Jiří Procházka (; ; born October 14, 1992) is a Czech mixed martial artist. He currently competes in the Light Heavyweight division in the Ultimate Fighting Championship (UFC), where he is the former UFC Light Heavyweight Champion. He was the inaugural Rizin Fighting Federation Light Heavyweight Champion and the inaugural Gladiator Fighting Championship Light Heavyweight Champion. As of February 14, 2023, he is #11 in the UFC men's pound-for-pound rankings, and as of December 6, 2022, he is #1 in the UFC light heavyweight rankings.

Early life
Procházka was born on October 14, 1992 in the south Moravian part of Czechoslovakia (now Czech Republic).

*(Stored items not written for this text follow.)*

===== src/rtl/result_requant_drain_if.sv =====
// Bundle between the systolic array result port and the row consumer.
// The result_requant_drain block connects through the slave view.
interface result_requant_drain_if #(
    parameter int N       = 7,
    parameter int SHIFT_W = 5
);
    localparam int IDX_W = (N > 1) ? $clog2(N) : 1;

    logic [N-1:0][N-1:0][31:0] i_c;
    logic                      i_validResult;
    logic [SHIFT_W-1:0]        i_shift;
    logic [N-1:0][7:0]         o_row;
    logic [IDX_W-1:0]          o_rowIdx;
    logic                      o_valid;
    logic                      i_ready;
    logic                      o_last;
    logic                      o_busy;
    logic                      o_dropped;

    modport slave (
        input  i_c, i_validResult, i_shift, i_ready,
        output o_row, o_rowIdx, o_valid, o_last, o_busy, o_dropped
    );

    modport master (
        output i_c, i_validResult, i_shift, i_ready,
        input  o_row, o_rowIdx, o_valid, o_last, o_busy, o_dropped
    );
endinterface


===== src/rtl/result_requant_drain.sv =====
// Captures an N x N int32 result matrix and drains it one requantized int8 row
// per accepted transfer, with rounding right shift and saturation on the selected row.
module result_requant_drain #(
    parameter int N       = 7,
    parameter int SHIFT_W = 5
) (
    input  logic                 i_clk,
    input  logic                 i_arst,
    result_requant_drain_if.slave bus
);
    localparam int               IDX_W    = (N > 1) ? $clog2(N) : 1;
    localparam logic [IDX_W-1:0] LAST_ROW = IDX_W'(N - 1);

    typedef enum logic {
        IDLE  = 1'b0,
        DRAIN = 1'b1
    } state_t;

    state_t             state_reg, state_next;
    logic [IDX_W-1:0]   row_reg, row_next;
    logic               dropped_reg, dropped_next;
    logic [31:0]        c_reg [N][N];
    logic [SHIFT_W-1:0] shift_reg;

    logic       valid;
    logic       last_row;
    logic       transfer;
    logic       capture;
    logic [7:0] q_row [N];

    assign valid    = (state_reg == DRAIN);
    assign last_row = (row_reg == LAST_ROW);
    assign transfer = valid && bus.i_ready;
    // New data is taken when idle, or exactly as the last row leaves so there is no bubble.
    assign capture  = !i_arst && bus.i_validResult && (!valid || (transfer && last_row));

    always_ff @(posedge i_clk) begin
        if (i_arst) begin
            state_reg   <= IDLE;
            row_reg     <= '0;
            dropped_reg <= 1'b0;
        end else begin
            state_reg   <= state_next;
            row_reg     <= row_next;
            dropped_reg <= dropped_next;
        end
    end

    // Matrix and shift hold their value until the next accepted capture; no reset needed.
    always_ff @(posedge i_clk) begin
        if (capture) begin
            shift_reg <= bus.i_shift;
            for (int r = 0; r < N; r++) begin
                for (int k = 0; k < N; k++) begin
                    c_reg[r][k] <= bus.i_c[r][k];
                end
            end
        end
    end

    always_comb begin
        state_next   = state_reg;
        row_next     = row_reg;
        dropped_next = 1'b0;
        case (state_reg)
            IDLE: begin
                if (capture) begin
                    state_next = DRAIN;
                    row_next   = '0;
                end
            end
            DRAIN: begin
                if (capture) begin
                    row_next = '0;
                end else if (transfer) begin
                    if (last_row) begin
                        state_next = IDLE;
                        row_next   = '0;
                    end else begin
                        row_next = row_reg + IDX_W'(1);
                    end
                end
                dropped_next = bus.i_validResult && !capture;
            end
            default: begin
                state_next = IDLE;
                row_next   = '0;
            end
        endcase
    end

    genvar gi;
    generate
        for (gi = 0; gi < N; gi++) begin : g_requant
            logic [31:0]        c_sel;
            logic signed [32:0] x_ext;
            logic signed [32:0] bias;
            logic signed [32:0] sum;
            logic signed [32:0] y;
            logic [7:0]         y_sat;

            // 33-bit sum keeps x + 2^(s-1) from wrapping at the int32 limits.
            always_comb begin
                c_sel = c_reg[row_reg][gi];
                x_ext = $signed({c_sel[31], c_sel});
                bias  = (shift_reg == '0) ? 33'sd0 : (33'sd1 <<< (shift_reg - SHIFT_W'(1)));
                sum   = x_ext + bias;
                y     = sum >>> shift_reg;
                if (y > 33'sd127) begin
                    y_sat = 8'h7F;
                end else if (y < -33'sd128) begin
                    y_sat = 8'h80;
                end else begin
                    y_sat = y[7:0];
                end
            end

            assign q_row[gi] = y_sat;
        end
    endgenerate

    always_comb begin
        bus.o_valid   = valid;
        bus.o_busy    = valid;
        bus.o_last    = valid && last_row;
        bus.o_rowIdx  = valid ? row_reg : '0;
        bus.o_dropped = dropped_reg;
        for (int k = 0; k < N; k++) begin
            bus.o_row[k] = valid ? q_row[k] : 8'h00;
        end
    end
endmodule


===== src/flat_wrapper.sv =====
// flat-port wrapper written by rule: the top's interface ports become plain ports
module result_requant_drain_flat 
#(
    parameter int N       = 7,
    parameter int SHIFT_W = 5
)
  (i_clk, i_arst, bus_i_c, bus_i_validResult, bus_i_shift, bus_i_ready, bus_o_row, bus_o_rowIdx, bus_o_valid, bus_o_last, bus_o_busy, bus_o_dropped);
  result_requant_drain_if #(.N(N), .SHIFT_W(SHIFT_W)) bus_i ();
  input  logic i_clk;
  input  logic i_arst;
  input wire logic [$bits(bus_i.i_c)-1:0] bus_i_c;
  input wire logic [$bits(bus_i.i_validResult)-1:0] bus_i_validResult;
  input wire logic [$bits(bus_i.i_shift)-1:0] bus_i_shift;
  input wire logic [$bits(bus_i.i_ready)-1:0] bus_i_ready;
  output wire logic [$bits(bus_i.o_row)-1:0] bus_o_row;
  output wire logic [$bits(bus_i.o_rowIdx)-1:0] bus_o_rowIdx;
  output wire logic [$bits(bus_i.o_valid)-1:0] bus_o_valid;
  output wire logic [$bits(bus_i.o_last)-1:0] bus_o_last;
  output wire logic [$bits(bus_i.o_busy)-1:0] bus_o_busy;
  output wire logic [$bits(bus_i.o_dropped)-1:0] bus_o_dropped;
  assign bus_i.i_c = bus_i_c;
  assign bus_i.i_validResult = bus_i_validResult;
  assign bus_i.i_shift = bus_i_shift;
  assign bus_i.i_ready = bus_i_ready;
  assign bus_o_row = bus_i.o_row;
  assign bus_o_rowIdx = bus_i.o_rowIdx;
  assign bus_o_valid = bus_i.o_valid;
  assign bus_o_last = bus_i.o_last;
  assign bus_o_busy = bus_i.o_busy;
  assign bus_o_dropped = bus_i.o_dropped;
  result_requant_drain #(.N(N), .SHIFT_W(SHIFT_W)) u_core (.i_clk(i_clk), .i_arst(i_arst), .bus(bus_i));
endmodule

===== config.mk =====
export PLATFORM = sky130hd
export DESIGN_NAME = result_requant_drain_flat
export DESIGN_NICKNAME = d
export VERILOG_FILES = /design/src/rtl/result_requant_drain_if.sv /design/src/rtl/result_requant_drain.sv /design/src/flat_wrapper.sv
export SDC_FILE = /design/constraint.sdc
export NUM_CORES = 2
export LEC_CHECK = 0
export CORE_AREA = 2 2 635 637
export CTS_CLUSTER_SIZE = 10
export DETAILED_ROUTE_END_ITERATION = 6
export DIE_AREA = 0 0 637 639
export SLEW_MARGIN = 20
export SYNTH_ARGS = -nofsm -noshare
export SYNTH_HDL_FRONTEND = slang
export SYNTH_SLANG_ARGS = --single-unit

===== constraint.sdc =====
create_clock -name i_clk -period 153.8 [get_ports i_clk]
set_input_delay 30.76 -clock i_clk [delete_from_list [all_inputs] [get_ports i_clk]]
set_output_delay 30.76 -clock i_clk [all_outputs]
set_load 0.01 [all_outputs]

==> qor.csv <==
metric,value,unit
status,completed,
ys_types,134,
clk_pin_slew,90,ps
ys_ff_latch,1581,
antenna_found_initial,246,
rrSetupSlack,146760,ps
syn_area_per_cell,10.92,um^2
antenna_left,0,
drive_gt1_share,10.56,%
clock_latency,930,ps
grt_pass1_wl,778000,um
hold_violations,0,
fillCellCount,41057,
die_h,639,um
gp_congestion,1.015,
finalCriticalPeriod,41690,ps
post-cts-setup-buffer-count,0,
synthCells,8880,
clk_root_buffer_cell,clkbuf_16,
relSlewSlack,12.54,%
drc,0,
worstSetupEndpointType,output pin,
grt_busiest_layer,met2,
cts_resized,0,
rsz0062_at_grt,false,
syn_area,96950,um^2
gr-total-overflow,0,
num_rows,233,
report.final.slew_viol_count,0,
htreeDepth,4,
finalCritPeriodShare,27.10,%
synth_enable_flop_cells,1573,
drt-vias-per-instance,5.678,
area_growth,29.91,%
worstReg2RegEnd,u_core.c_reg[0][89],
fin_tns_setup,0,ps
max_freq,0.02399,GHz
switching_share,28.89,%
synth_warnings,0,
clk_path_buf_depth,4,
p_clk_share,36.9,%
synth_ff_type,edfxtp_1,
critical_path_required,123040,ps
nets,12146,
cts_tree,yes,
grt_pass1_vias,84502,
setup_violations,0,
use_met1,35.01,%
fin_skew,49.19,ps
grt_max_degree,164,
dieWidth,637,um
drtIter0Drc,12099,
cts_buffers,195,
pwr_density_cell,9.203,nW/um^2
max-cap-violations,0,
vdd.ir_drop.worst,0.01247,mV
hold_buffers,0,
worstMarginPinSlew,1309,ps
hp-class,reg2reg,
coreArea,400900,um^2
r2r_start,u_core.row_reg[1],
worstSetupPathType,reg2out,
seqPwrFrac,43.2,%
vias,90314,
reg2reg_depth,11,
postRouteWirelength,599600,um
p_int,0.0008243,W
synth_seq_area_share,48.89,%
initial_core_util,24.19,%
io_buffers,1639,
cp_data_arrival_time,10920,ps
use_met3,7.816,%
async_flop_share,0,%
whs_path_depth,2,
critPathMaxFanout,67,
cts.sinks,1581,
crit_path_start_kind,flop,
routedWlPerCell,37.70,um
ios,1640,
fp.dieArea,407000,um^2
power.switching,0.0003348,W
p_leak,42.76,nW
grtUsageMet2,43.68,%
hold_ws,617.5,ps
hold_start,u_core.row_reg[1],
grt_usage,28.13,%
largest_reg_flops,1568,
dr.pass1.iters,7,
combPwrFrac,19.9,%
hpwl,477000,um
## power groups by stage
stage / Sequential [W] / Clock, W / Combinational [W]
6_report: 0.000501 / 0.000427 / 0.000231
5_1_grt: 0.000502 / 0.000450 / 0.000241
4_1_cts: 0.000501 / 0.000435 / 0.000226
3_5_place_dp: 0.000509 / 0 / 0.000225
3_3_place_gp: 0.000509 / 0 / 0.000225
2_1_floorplan: 0.000552 / 0 / 0.000106
## cell usage in the layout, fill, tap and decap left out, types with 108 or more instances in the layout
cell type	count
nor2_1	606
a31oi_1	109
clkbuf_16	196
a21oi_1	605
diode_2	125
nand2_1	717
nand2b_1	117
nor3_1	204
xnor2_1	144
mux4_2	175
buf_4	298
o21ai_0	443
edfxtp_1	1573
clkdlybuf4s50_1	1639
ha_1	147
o22ai_1	108
o211ai_1	203
mux2_2	138
a211oi_1	154
a21o_1	134
nand3_1	293
mux2i_1	463
## synthesized netlist by cell type, drive strengths merged (175+ instances only)
library cell | count | area share, %
a21oi | 616 | 3.2
buf | 199 | 1.2
clkbuf | 409 | 1.6
edfxtp | 1573 | 49
mux2i | 469 | 4.8
mux4 | 175 | 4.1
nand2 | 727 | 2.8
nand3 | 293 | 1.5
nor2 | 633 | 2.5
nor3 | 211 | 1.1
o211ai | 214 | 1.7
o21ai | 513 | 2.7
## worst max-delay path by stage
stage | from | to | slack, ps | cells after the start
after floorplan | bus_i_ready | u_core.c_reg[0][0] | 54300 | 2
after global placement | flop | bus_o_row[17] | 113140 | 23
after detailed placement | flop | bus_o_row[12] | 113320 | 23
final | flop | bus_o_row[37] | 112120 | 22
after global routing | flop | bus_o_row[5] | 111680 | 24
after CTS | flop | bus_o_row[12] | 112230 | 23
## final cells by class
| class | instances | area, um^2 | share of cell area, % |
|---|---|---|---|
| flip-flops and latches | 1581 | 47410 | 37.64 |
| multi-input cells | 6595 | 46820 | 37.17 |
| repair buffers | 1947 | 18840 | 14.96 |
| well taps | 5287 | 6615 | 5.252 |
| clock buffers | 224 | 5020 | 3.986 |
| clock inverters | 45 | 529.3 | 0.4202 |
| inverters | 102 | 402.9 | 0.3199 |
| diodes | 125 | 312.8 | 0.2484 |
## kinds of logic after synthesis
| group | count (synthesis) | synth area share, % |
|---|---|---|
| other | 1 | 0.003868 |
| buffers and inverters | 710 | 3.188 |
| AOI/OAI and AO/OA | 2808 | 20.15 |
| and+or+nand+nor | 2620 | 13.20 |
| xor gates and xnor gates | 201 | 1.844 |
| muxes | 785 | 10.55 |
| DFF | 1581 | 48.89 |
| adders and majority gates | 174 | 2.177 |
## critical path, stage by stage, from the launching register on
cell	delay, ps
dfxtp_4	700
buf_4	740
buf_4	530
buf_4	610
mux4_2	390
nand2_1	70
o21ai_0	460
ha_1	650
a21o_1	140
a211oi_1	70
a31oi_1	220
a21oi_1	90
o21bai_1	330
nand4_1	370
and4_1	360
o41ai_2	730
a221oi_1	410
a22oi_1	310
o211ai_1	180
or4_1	640
o41ai_4	1070
a31oi_1	180
clkdlybuf4s50_1	550
## stage by stage
stage          util (%)  instances  worst slack, ps  cell area (um^2)  total power [W]
2_1_floorplan         -       8886            54300             96970        0.0006574
3_3_place_gp      29.94      15510           113140            120000        0.0007346
3_5_place_dp      29.94      15511           113320            120000        0.0007345
4_1_cts           31.33      15780           112230            125600         0.001162
5_1_grt           31.37      15829           111680            125800         0.001193
6_report          31.42      15906           112120            125900         0.001159
## layer usage
metal | part of all wire [%] | up-vias
met1 | 39 | 45181
li1 | - | 38397
met4 | 6.4 | 108
met5 | 0.12 | -
met2 | 45 | 5485
met3 | 9.7 | 1143
(Power assumes the default switching activity.)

Procházka's father died when he was 6 years old. In his youth, Procházka played amateur football for TJ Družstevník Hostěradice. He was also an active freestyle BMX rider and a floorball player.

As a teen, Procházka partook in street fights almost weekly, getting into more than 100 of them. This eventually led him to join the hooligan club tied to Prochazka's local soccer team, FC Zbrojovka Brno, where he would take part in organized group street fights with clubs of other teams, even participating in 30-on-30 brawls.

Procházka first encountered mixed martial arts before beginning high school, after a friend showed him videos of kickboxer Ramon Dekkers and mixed martial artists Mirko Filipovic and Fedor Emelianenko. After watching the film Never Back Down, he began to train in martial arts, in particular Thai boxing.

Mixed martial arts career

Gladiator Fighting Championship

Debut and initial fights
Procházka made his professional MMA debut in April 2012 for the Gladiator Fighting Championship, the biggest promotion in his native Czech Republic at the time. He amassed a 7–2 record within his first two years of fighting professionally.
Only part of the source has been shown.